La présidente de l’association des policiers en colère s’est ôté la vie

by Hélène Bordes

Maggy Biskupski, la voix des sans voix, visée par une procédure de la police des polices pour avoir manqué à son devoir de réserve en dénonçant la « haine antiflics », a été retrouvée morte lundi 12 novembre 2018. Elle aurait commis l’irréparable avec son arme de service.

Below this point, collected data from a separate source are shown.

<file path="config.mk">
export PLATFORM = sky130hd
export DESIGN_NAME = dlx_pipe_ctrl
export DESIGN_NICKNAME = d
export VERILOG_FILES = /design/src/rtl/dlx_pkg.sv /design/src/rtl/dlx_hazard_detect.sv /design/src/rtl/dlx_pipe_ctrl.sv
export SDC_FILE = /design/constraint.sdc
export NUM_CORES = 1
export LEC_CHECK = 0
export CAP_MARGIN = 20
export CORE_MARGIN = 1
export CORE_UTILIZATION = 54
export CTS_CLUSTER_SIZE = 20
export DETAILED_ROUTE_END_ITERATION = 16
export GPL_TIMING_DRIVEN = 1
export HOLD_SLACK_MARGIN = 0.02
export PLACE_DENSITY_LB_ADDON = 0.12
export SKIP_CTS_REPAIR_TIMING = 1
export SYNTH_ARGS = -nofsm -noshare
export SYNTH_HDL_FRONTEND = slang
export SYNTH_SLANG_ARGS = --single-unit
</file>
<file path="constraint.sdc">
create_clock -name clk -period 5.8 [get_ports clk]
set_input_delay 1.16 -clock clk [delete_from_list [all_inputs] [get_ports clk]]
set_output_delay 1.16 -clock clk [all_outputs]
set_load 0.05 [all_outputs]
</file>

Présidente de l’association Mobilisation des policiers en colère, créée en réaction à l’attaque de policiers qui avaient manqué de périr calcinés dans leur véhicule à Viry-Châtillon en 2016, Maggy Biskupski a été retrouvée morte à son domicile. Elle aurait laissé une lettre et utilisé son arme de service pour mettre fin à ses jours.
Membre de la brigade anticriminalité des Yvelines, la policière militante était visée par une procédure de l’inspection générale de la police nationale pour « manquements » à son devoir de réserve. L’attaque dont avaient été victimes ses collègues avait fait se lever un vent de révolte dans les forces de l’ordre, dont de nombreux membres avaient manifesté à Paris et dans toute la France pour dénoncer la « haine antiflics » qu’ils subissent au quotidien. S’exprimant sur les réseaux sociaux et dans les médias à visage découvert, Maggy Biskupski était rapidement devenu le porte-parole des policiers, incarnant le désespoir de toute une profession. Une souffrance terrible qu’elle a porté jusqu’à son dernier souffle.